Affected users are encouraged to test the fix and report feedback.
Comment 26 jani 2017-01-09 08:52:57 UTC
Does the revert mean there are still work to be done ?
Comment 27 Stephan Bergmann 2017-02-07 15:10:03 UTC
(In reply to jan iversen from comment #26)
> Does the revert mean there are still work to be done ?

To see whether this issue is done, check whether there are any remaining uses of islower, isupper, tolower, toupper in C++ code (and I spot exactly one such use on current master).
Comment 28 Michael Stahl (allotropia) 2017-02-07 15:22:01 UTC
in our own C++ code, there are 2 problematic areas left:

* rsc has a couple calls to tolower/toupper, one of which is for
  a command line flag -I

  these can be replaced with toAsciiLowerCase like comment #3 says

* setup_native/source/win32/wintools/
  there are also some tolower calls in here, one of which is
  a command line flag -I

  because these are MSI DLLs, it is not possible to use sal
  library and toAsciiLowerCase here.

  instead, find some header in there and add the "easytolower"
  function to it, and replace tolower calls with that.

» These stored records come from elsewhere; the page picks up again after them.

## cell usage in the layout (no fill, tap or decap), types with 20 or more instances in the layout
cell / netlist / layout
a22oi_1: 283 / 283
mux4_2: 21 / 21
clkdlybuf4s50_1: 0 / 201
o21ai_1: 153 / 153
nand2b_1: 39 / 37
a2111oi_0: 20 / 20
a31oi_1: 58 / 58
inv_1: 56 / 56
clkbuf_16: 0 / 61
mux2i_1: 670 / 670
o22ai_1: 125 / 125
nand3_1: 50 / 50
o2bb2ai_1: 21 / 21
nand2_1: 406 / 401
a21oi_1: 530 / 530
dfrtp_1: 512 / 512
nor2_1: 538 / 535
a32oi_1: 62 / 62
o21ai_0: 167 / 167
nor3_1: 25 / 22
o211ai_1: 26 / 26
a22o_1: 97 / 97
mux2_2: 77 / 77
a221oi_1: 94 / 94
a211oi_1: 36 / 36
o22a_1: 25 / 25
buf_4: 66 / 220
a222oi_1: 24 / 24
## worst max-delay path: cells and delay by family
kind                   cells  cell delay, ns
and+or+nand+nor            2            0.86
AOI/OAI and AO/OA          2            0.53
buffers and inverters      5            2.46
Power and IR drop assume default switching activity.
## /design/flow/run.sh

```bash
#!/bin/bash
# OpenROAD 26Q1-2900-gdf79404cd8, Yosys 0.63+post, stock flow scripts
make -C /OpenROAD-flow-scripts/flow DESIGN_CONFIG=/design/flow/config.mk WORK_HOME=/design/flow/orfs finish
```

## /design/flow/config.mk

```make
export PLATFORM = sky130hd
export DESIGN_NAME = MEM2WB
export DESIGN_NICKNAME = MEM2WB
export VERILOG_FILES = /design/flow/design.v
export SDC_FILE = /design/flow/constraint.sdc
export NUM_CORES = 4
export LEC_CHECK = 1
export CORE_AREA = 10 10 203 203
export DIE_AREA = 0 0 213 213
```

## /design/flow/constraint.sdc

```tcl
current_design MEM2WB

set clk_period 1.0
set clk_io_pct 0.2

create_clock -name clk0 -period $clk_period [get_ports {clk}]

set non_clock_inputs [all_inputs -no_clocks]
set_input_delay [expr $clk_period * $clk_io_pct] -clock clk0 $non_clock_inputs
set_output_delay [expr $clk_period * $clk_io_pct] -clock clk0 [all_outputs]
```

  also, this MSI code can only be built on Windows platform.
Comment 29 Michael Stahl (allotropia) 2017-02-07 15:52:26 UTC
Stephan points out that the "rsc/source/rscpp" stuff is C not C++
so you can't use toAsciiLowerCase there, put another "easytolower"
there too i guess.
Comment 30 Commit Notification 2017-05-18 07:40:18 UTC
dilekuzulmez committed a patch related to this issue.
It has been pushed to "master":

http://cgit.freedesktop.org/libreoffice/core/commit/?id=33cbc99fea5a3e4b87e883fd60ec97d4503109f3

tdf#99589 tolower / toupper - dangerous to Turks ...

It will be available in 5.4.0.

The patch should be included in the daily builds available at
http://dev-builds.libreoffice.org/daily/ in the next 24-48 hours. More
information about daily builds can be found at:
http://wiki.documentfoundation.org/Testing_Daily_Builds

Affected users are encouraged to test the fix and report feedback.
Comment 31 Stephan Bergmann 2017-05-18 07:47:12 UTC
(In reply to Stephan Bergmann from comment #20)
> One idea that comes to mind is to extend include/rtl/character.hxx:  For
> every declaration of a function taking such a 'sal_uInt32' parameter, add
> deleted definitions (using SAL_DELETED_FUNCTION, as character.hxx is URE
> API) of overloads taking 'char' and 'unsigned char' parameters.  That will
> prevent dangerous uses of those functions from even compiling.

meanwhile done as <https://cgit.freedesktop.org/libreoffice/core/commit/?id=7778d9f51bd1f4d086cafe95995406c3157afb89> "Prevent calls to rtl/character.hxx functions with (signed) char arguments"
Comment 32 Stephan Bergmann 2017-05-18 07:54:16 UTC
(In reply to Stephan Bergmann from comment #27)
> To see whether this issue is done, check whether there are any remaining
> uses of islower, isupper, tolower, toupper in C++ code (and I spot exactly
> one such use on current master).

The only remaining calls to islower, isupper, tolower, toupper are in C code (which cannot use rtl/character.hxx) in rsc/source/rscpp/cpp{3,5}.c.